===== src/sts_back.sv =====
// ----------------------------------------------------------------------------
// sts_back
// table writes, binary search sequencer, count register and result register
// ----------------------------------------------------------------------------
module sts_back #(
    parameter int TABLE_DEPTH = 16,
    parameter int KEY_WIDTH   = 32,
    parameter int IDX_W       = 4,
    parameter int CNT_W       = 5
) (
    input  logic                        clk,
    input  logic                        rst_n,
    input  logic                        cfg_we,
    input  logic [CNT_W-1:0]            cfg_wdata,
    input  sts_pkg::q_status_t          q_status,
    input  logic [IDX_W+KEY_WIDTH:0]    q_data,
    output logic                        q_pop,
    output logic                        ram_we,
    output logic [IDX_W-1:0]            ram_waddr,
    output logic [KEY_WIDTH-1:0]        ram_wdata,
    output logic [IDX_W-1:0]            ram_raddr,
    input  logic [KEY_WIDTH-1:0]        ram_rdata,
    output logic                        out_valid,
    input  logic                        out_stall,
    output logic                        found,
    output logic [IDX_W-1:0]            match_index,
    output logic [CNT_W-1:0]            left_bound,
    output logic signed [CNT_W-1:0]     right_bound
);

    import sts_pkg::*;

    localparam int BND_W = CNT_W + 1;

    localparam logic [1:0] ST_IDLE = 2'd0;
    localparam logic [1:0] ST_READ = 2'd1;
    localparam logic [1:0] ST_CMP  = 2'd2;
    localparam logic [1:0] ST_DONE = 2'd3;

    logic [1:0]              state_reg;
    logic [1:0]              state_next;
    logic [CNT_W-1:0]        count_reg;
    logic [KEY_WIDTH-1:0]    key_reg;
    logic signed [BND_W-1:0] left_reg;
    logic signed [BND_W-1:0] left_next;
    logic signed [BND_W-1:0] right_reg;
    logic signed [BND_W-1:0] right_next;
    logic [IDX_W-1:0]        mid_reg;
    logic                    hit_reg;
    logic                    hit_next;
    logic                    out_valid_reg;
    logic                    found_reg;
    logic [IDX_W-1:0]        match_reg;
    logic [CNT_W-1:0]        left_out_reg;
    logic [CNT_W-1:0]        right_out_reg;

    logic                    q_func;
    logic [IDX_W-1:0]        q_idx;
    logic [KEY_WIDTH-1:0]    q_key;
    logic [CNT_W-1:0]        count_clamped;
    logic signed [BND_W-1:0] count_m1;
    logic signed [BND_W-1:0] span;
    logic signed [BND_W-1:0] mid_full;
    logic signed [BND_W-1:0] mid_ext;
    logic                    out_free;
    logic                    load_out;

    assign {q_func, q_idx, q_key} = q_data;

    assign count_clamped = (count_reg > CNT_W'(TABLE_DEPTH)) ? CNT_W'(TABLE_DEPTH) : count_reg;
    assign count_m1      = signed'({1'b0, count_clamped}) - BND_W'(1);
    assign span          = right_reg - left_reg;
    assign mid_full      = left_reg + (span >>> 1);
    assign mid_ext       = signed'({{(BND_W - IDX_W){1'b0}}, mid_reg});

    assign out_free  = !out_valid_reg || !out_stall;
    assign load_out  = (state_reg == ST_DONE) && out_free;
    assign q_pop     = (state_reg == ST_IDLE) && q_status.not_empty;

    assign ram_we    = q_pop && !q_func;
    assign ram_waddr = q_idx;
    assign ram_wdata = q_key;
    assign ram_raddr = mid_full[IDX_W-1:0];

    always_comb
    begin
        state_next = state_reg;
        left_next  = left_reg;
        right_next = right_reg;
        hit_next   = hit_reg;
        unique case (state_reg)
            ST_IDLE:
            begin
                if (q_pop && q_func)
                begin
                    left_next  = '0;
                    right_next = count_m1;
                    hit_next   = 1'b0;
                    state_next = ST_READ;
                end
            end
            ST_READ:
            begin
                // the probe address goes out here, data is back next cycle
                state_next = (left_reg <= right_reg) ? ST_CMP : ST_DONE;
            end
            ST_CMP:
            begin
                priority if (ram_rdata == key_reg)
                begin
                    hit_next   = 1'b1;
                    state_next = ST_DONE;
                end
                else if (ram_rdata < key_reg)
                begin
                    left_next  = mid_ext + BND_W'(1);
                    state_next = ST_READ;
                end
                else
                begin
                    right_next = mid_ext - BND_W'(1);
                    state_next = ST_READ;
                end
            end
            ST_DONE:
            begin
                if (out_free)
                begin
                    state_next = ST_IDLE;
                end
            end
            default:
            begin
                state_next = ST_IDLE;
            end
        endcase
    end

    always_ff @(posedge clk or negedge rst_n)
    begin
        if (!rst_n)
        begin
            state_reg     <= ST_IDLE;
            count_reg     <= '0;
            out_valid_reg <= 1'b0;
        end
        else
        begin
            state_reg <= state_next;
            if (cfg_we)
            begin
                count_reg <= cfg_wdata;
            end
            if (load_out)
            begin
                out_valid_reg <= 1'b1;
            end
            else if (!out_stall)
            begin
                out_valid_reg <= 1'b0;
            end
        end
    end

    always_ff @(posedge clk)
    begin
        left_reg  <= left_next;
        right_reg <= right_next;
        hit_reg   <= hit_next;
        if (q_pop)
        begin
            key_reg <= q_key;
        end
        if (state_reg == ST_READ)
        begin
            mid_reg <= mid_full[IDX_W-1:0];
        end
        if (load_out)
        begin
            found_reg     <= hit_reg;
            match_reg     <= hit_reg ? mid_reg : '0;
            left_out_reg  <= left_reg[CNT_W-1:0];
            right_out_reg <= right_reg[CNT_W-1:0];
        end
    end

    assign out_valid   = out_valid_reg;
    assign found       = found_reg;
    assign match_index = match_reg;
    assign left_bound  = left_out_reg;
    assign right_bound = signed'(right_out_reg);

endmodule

::::

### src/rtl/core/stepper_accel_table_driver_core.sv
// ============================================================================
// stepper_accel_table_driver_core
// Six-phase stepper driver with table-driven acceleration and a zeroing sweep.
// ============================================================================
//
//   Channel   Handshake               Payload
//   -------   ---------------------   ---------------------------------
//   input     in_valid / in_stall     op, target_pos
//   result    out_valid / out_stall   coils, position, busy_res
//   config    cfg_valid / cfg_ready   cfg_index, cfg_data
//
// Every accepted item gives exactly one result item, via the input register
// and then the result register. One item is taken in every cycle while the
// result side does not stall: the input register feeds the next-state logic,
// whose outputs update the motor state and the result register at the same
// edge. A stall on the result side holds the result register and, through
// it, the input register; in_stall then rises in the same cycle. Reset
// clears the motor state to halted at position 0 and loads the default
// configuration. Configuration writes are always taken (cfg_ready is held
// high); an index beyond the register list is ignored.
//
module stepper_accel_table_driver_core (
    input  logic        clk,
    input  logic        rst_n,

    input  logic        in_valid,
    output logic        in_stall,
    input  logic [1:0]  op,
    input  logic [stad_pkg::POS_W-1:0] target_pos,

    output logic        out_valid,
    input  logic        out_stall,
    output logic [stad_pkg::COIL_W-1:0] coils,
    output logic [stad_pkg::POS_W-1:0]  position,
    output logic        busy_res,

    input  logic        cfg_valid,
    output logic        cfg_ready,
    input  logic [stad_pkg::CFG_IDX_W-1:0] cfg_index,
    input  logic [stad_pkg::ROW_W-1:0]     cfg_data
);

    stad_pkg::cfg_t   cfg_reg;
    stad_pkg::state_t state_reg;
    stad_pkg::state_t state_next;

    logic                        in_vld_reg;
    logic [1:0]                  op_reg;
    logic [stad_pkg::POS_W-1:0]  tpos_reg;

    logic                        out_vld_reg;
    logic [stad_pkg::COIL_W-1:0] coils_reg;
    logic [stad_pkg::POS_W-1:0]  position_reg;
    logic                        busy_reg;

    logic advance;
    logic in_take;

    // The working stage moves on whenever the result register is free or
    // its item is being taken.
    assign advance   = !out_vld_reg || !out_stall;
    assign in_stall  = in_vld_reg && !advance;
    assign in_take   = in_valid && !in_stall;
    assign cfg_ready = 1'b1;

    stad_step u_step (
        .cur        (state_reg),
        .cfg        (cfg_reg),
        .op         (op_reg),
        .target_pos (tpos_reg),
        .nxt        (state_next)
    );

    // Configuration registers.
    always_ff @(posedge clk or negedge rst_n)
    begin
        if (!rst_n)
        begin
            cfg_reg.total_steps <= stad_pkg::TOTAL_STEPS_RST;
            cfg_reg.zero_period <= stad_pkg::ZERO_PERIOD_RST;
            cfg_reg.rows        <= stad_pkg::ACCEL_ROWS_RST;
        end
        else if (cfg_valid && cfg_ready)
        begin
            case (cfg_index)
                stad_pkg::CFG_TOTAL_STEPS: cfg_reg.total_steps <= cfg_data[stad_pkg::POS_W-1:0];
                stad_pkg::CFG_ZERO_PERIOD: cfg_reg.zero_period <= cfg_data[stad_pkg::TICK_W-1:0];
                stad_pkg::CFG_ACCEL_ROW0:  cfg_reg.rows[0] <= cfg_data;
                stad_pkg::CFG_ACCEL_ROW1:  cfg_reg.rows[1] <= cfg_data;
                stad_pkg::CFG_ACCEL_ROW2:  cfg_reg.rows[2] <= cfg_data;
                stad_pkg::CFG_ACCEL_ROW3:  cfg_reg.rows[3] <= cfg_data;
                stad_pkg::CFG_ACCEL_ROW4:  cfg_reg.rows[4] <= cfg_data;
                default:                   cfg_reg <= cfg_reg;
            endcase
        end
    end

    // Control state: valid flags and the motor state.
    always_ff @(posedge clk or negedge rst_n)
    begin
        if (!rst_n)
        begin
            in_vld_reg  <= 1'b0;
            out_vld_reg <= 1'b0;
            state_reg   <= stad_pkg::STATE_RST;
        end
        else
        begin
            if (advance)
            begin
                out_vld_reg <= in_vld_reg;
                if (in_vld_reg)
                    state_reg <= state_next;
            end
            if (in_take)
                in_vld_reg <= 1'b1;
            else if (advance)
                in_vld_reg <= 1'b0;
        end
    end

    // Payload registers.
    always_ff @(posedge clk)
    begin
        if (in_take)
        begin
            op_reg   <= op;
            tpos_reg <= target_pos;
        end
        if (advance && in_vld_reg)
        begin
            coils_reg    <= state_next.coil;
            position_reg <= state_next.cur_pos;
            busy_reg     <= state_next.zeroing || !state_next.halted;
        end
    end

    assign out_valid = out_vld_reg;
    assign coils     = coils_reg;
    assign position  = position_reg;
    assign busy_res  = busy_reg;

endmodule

::::

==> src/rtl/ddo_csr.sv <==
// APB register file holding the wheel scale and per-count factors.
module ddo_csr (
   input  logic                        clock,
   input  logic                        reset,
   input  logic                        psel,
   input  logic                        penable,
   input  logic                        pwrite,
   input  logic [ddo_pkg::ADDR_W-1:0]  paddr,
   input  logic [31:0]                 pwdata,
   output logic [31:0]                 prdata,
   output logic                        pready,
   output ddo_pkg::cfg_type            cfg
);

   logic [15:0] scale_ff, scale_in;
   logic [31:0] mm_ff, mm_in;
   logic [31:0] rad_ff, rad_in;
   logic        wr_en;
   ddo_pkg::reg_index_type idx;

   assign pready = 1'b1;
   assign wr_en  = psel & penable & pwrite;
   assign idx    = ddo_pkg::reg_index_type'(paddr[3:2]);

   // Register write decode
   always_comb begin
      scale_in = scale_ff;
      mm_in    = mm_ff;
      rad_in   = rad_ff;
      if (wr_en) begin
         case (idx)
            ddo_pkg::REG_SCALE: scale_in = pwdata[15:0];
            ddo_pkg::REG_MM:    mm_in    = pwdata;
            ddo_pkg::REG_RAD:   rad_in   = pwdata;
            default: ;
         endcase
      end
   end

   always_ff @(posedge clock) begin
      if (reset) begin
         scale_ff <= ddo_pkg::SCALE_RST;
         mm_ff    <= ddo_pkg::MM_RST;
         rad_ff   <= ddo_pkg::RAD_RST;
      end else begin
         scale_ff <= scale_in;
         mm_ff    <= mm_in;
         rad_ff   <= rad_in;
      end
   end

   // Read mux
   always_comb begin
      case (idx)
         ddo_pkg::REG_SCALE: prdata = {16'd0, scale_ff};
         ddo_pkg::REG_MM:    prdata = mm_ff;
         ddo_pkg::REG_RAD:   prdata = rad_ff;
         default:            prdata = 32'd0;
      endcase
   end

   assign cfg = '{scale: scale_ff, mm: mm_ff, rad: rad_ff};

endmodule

::::

◆ **Task**
Report each line of the data that includes the string "pready".

◆ **Exercise output**
   output logic                        pready,
   assign pready = 1'b1;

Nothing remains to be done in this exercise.